(Collected data)
※ ※ ※

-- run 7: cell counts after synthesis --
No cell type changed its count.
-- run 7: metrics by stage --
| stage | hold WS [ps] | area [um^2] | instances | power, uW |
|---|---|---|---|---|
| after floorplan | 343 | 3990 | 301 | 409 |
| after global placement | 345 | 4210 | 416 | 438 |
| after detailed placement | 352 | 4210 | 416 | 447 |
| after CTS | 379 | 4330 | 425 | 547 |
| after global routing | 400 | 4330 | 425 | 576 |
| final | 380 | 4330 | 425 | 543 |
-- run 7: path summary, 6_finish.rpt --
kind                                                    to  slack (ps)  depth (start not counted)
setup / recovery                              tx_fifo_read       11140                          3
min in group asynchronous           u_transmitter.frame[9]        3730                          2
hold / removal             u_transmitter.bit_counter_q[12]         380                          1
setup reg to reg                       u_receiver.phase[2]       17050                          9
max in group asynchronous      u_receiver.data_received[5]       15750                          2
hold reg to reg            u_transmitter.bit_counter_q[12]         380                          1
From an optimization exercise on the open Yosys and OpenROAD flow, aimed at small area; shortcuts taken in it are not production practice. Function was checked by simulation only, so behaviour that the tests miss may differ from the original. No driver is modelled on the clock port, so clocking that relies on it looks cheaper here than on a real chip. Power and IR drop assume default switching activity.

## LandauController
module LandauController (
    input  wire clk,
    input  wire rst,
    input  wire rx,
    output wire tx
);
Size: about 130 flip-flops.
Settings: LEC_CHECK=0, CAP_MARGIN=20, CORE_MARGIN=2, CORE_UTILIZATION=40, SLEW_MARGIN=20; clock period 20.0 ns.
standard.sh (not shown) runs the stock make flow with config.mk's settings and CLKGATE_MAP_FILE= SYNTH_SCRIPT=/design/flow/synth_recipe.tcl, a recipe that flattens the netlist after the stock synthesis.
==> flow/flow/run.sh <==
#!/bin/bash
set -euo pipefail
export CTS_ARGS="-sink_clustering_enable -repair_clock_nets -dont_use_dummy_load -buf_list sky130_fd_sc_hd__clkbuf_8"
bash standard.sh cts > standard_cts.log 2>&1
R=orfs/results/$FLOW_PLATFORM/LandauController/base
openroad -no_init -exit flow/shrink_clk.tcl > shrink_clk.log 2>&1
bash standard.sh finish > standard.log 2>&1
==> flow/flow/shrink_clk.tcl <==
# Shrink clock buffers after CTS, checking clock-pin slew with placement parasitics.
set plat $::env(FLOW_PLATFORM)
set res orfs/results/$plat/LandauController/base
read_liberty $::env(FLOW_HOME)/platforms/$plat/lib/sky130_fd_sc_hd__tt_025C_1v80.lib
read_db $res/4_cts.odb
read_sdc $res/4_cts.sdc
source $::env(FLOW_HOME)/platforms/$plat/setRC.tcl
set limit 0.105
set sizes {sky130_fd_sc_hd__clkbuf_2 sky130_fd_sc_hd__clkbuf_4 sky130_fd_sc_hd__clkbuf_8}
proc max_slew {} {
  estimate_parasitics -placement
  set mx 0
  foreach p [get_pins -hierarchical */CLK] {
    set s [get_property $p slew_max]
    if {$s > $mx} { set mx $s }
  }
  return $mx
}
puts "before: max clock pin slew [max_slew]"
foreach inst [get_cells clkbuf_*] {
  set name [get_full_name $inst]
  set orig [get_full_name [get_lib_cells -of_objects $inst]]
  set orig [lindex [split $orig /] end]
  foreach sz $sizes {
    if {$sz == $orig} { break }
    replace_cell $name $sz
    set s [max_slew]
    if {$s <= $limit} {
      puts "$name: $orig -> $sz (max slew $s)"
      break
    }
    replace_cell $name $orig
  }
}
puts "after: max clock pin slew [max_slew]"
write_db $res/4_cts.odb
Change:
--- a/flow/design.v
+++ b/flow/design.v
@@ -1,26 +1,25 @@
 module LandauController (
     input  wire clk,
     input  wire rst,
     input  wire rx,
     output wire tx
 );
     reg  [10:0] presc;
-    wire        tick = presc[10] & presc[9] & ~presc[8] & presc[7] & presc[6] & presc[2] & presc[1] & presc[0];
-    wire        clr  = presc[10] & presc[9] & presc[8] & presc[7] & presc[6];
+    wire        tick = presc[10] & presc[9] & presc[7] & presc[6] & presc[2] & presc[1] & presc[0];
     wire [2:0]  ph   = presc[2:0];
     wire        win  = (presc[10:3] == 8'd0);
     wire        w64  = (presc[10:6] == 5'd0);      
     wire        e64  = w64 & (presc[5:0] == 6'd63);
     reg  [2:0]  phh;
     always @(posedge clk)
         if (ph == 3'd7) phh <= phh + 3'd1;
     wire [5:0]  ph64 = {phh, ph};
     always @(posedge clk or posedge rst)
-        if (rst) presc <= 11'd1984;
+        if (rst) presc <= 11'd0;
         else     presc <= tick ? 11'd0 : presc + 11'd1;
     reg [3:0] rxbit;
     reg [1:0] rxsub;
     wire rx_idle = (rxbit == 4'd9);
     wire rsamp   = tick & (rxsub == 2'd1) & ~rx_idle;    
     wire rdata   = rsamp & ~rxbit[3];                    
     wire rend    = rsamp & (rxbit == 4'd8);              
@@ -104,14 +103,18 @@
                 p1 <= rx;
             else
                 cs <= cs_n;
         end
         if (fend) pl <= lane;
         if (go)   rtest <= is69;
     end
+    reg clr;    
+    always @(posedge clk or posedge rst)
+        if (rst)       clr <= 1'b1;
+        else if (e64)  clr <= 1'b0;
     reg [7:0] vl;                         
     wire vwr = (ps == P_VAL) & ~rxbit[3] & (rxsub == 2'd2) & win & (ph == k) & ~rx_idle;
     always @(posedge clk)
         vl <= {vwr ? rx : vl[0], vl[7:1]};
     wire wtest = is69 & (ps == P_AA);
     wire cw    = pv & ~hold;
     always @(posedge clk) begin
@@ -165,25 +168,24 @@
     wire pass1 = ~txbyte[2] & txbyte[1];       
     wire pass2 = txbyte[2];                    
     wire step  = (pass1 | pass2) & ~txbit[3] & (txsub == 2'd1) & w64 & (ph64 == {1'b0, i});
     wire [4:0] i  = {txbyte[2] & txbyte[1], txbyte[0], d};
     wire i0   = (i == 5'd0);
     wire i16  = (i == 5'd16);
     wire ge17 = i[4] & (i[3:0] != 4'd0);
-    wire ge18 = i[4] & (i[3:1] != 3'd0);
-    reg cA, cB;
+    reg cA, cB, sg1, sg2;
     reg [2:0] acc;
     wire x1  = al[0];                                         
     wire x2  = rtest ? i16 : (~i0 & al[31]);                  
     wire ca  = ~i0 & cA;
     wire s   = x1 ^ x2 ^ ca;
     wire coA = (x1 & x2) | (x1 & ca) | (x2 & ca);
-    wire y1  = ~i[4] ? al[16] : (ge17 ? al[14] : al[15]);
-    wire y2  = ge17 ? al[46] : al[47];
-    wire h   = ge18 ? cB : (y1 ^ y2 ^ cB);
+    wire y1  = i[4] ? sg1 : al[16];                           
+    wire y2  = ge17 ? sg2 : al[47];                           
+    wire h   = y1 ^ y2 ^ cB;
     wire coB = (y1 & y2) | (y1 & cB) | (y2 & cB);
     wire [2:0] u  = acc + {2'd0, qd2} + {2'd0, s};
     wire       q  = h ^ u[0];
     wire [2:0] vn = {1'b0, u[2:1]} + {2'd0, u[0] & ~h};
     wire [2:0] an = i0 ? 3'd0 : acc;
     reg  [2:0] acc_n;
     always @(*) begin
@@ -200,20 +202,22 @@
             4'b1_100: acc_n = 3'd4;
             default:  acc_n = 3'd0;
         endcase
     end
     always @(posedge clk)
         if (step) begin
             cA  <= coA;
+            sg1 <= i[4] ? sg1 : al[16];
+            sg2 <= ge17 ? sg2 : y2;
             if (pass1) begin
                 acc <= acc_n;
                 qd1 <= 1'b0;
                 qd2 <= 1'b0;
                 if (i[3:0] == 4'd15) cB <= coA;
             end else begin
                 acc <= vn;
-                cB  <= ge17 ? h : coB;
+                cB  <= coB;
                 qd2 <= qd1;
                 qd1 <= rtest ? s : q;
             end
         end
 endmodule
Effect:
- The changed run completed without violations
- register-to-register slack gains 0.09 ns
- count of clock-buffer cells in the layout stays the same
- sequential share of layout area rose by 0.82 points
- via count went up by 2.8%
- total power goes up by 2.7%
- final cell count came out higher by 0.47%
- synthesized cell count is lower by 0.43%
- clock power climbs by about 3%
- wire length came out higher by 0.76%
- design area is higher by 1.2%
- combinational power fell by about 0.8%
- first-iteration DRC count goes up by 29%
- worst setup slack improves by 0.085 ns
- worst hold slack degrades by 0.0054 ns

[port drivers added, routing unchanged]
The results above use ideal ports. As a check the final layouts listed here were re-extracted and re-timed, cells and wires unchanged. Step 1 sets driving cells, clkbuf_16 on the clock port and buf_2 on the other inputs (assumed; they add their load-dependent delay and slew). Step 2, shift: input delay + t, output delay - t, t = (earliest + latest rising clock arrival at the registers) / 2. This alone moves slack from input paths to output paths. a / b / c = ideal ports / drivers / drivers and shift; a / b = the first two.
| run | shift t [ns] | slack for setup (ns) | worst slew at a driven data input, ns | cell pins on the clock port's net |
|---|---|---|---|---|
| the first run | 0.423 | 14.320 / 14.333 / 13.910 | 0.03 | 1 |
| the second run | 0.526 | 14.405 / 14.376 / 14.171 | 0.03 | 1 |
After both steps every run listed still meets setup and hold. The setup slack of the first run, which loses most, moves by +0.013 ns with the drivers and by -0.410 ns with both steps.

※ ※ ※

_INSTRUCTIONS FOR THE TASK:_ Among the lines above, return each one holding the string "group".

_ANSWER SPACE:_
min in group asynchronous           u_transmitter.frame[9]        3730                          2
max in group asynchronous      u_receiver.data_received[5]       15750                          2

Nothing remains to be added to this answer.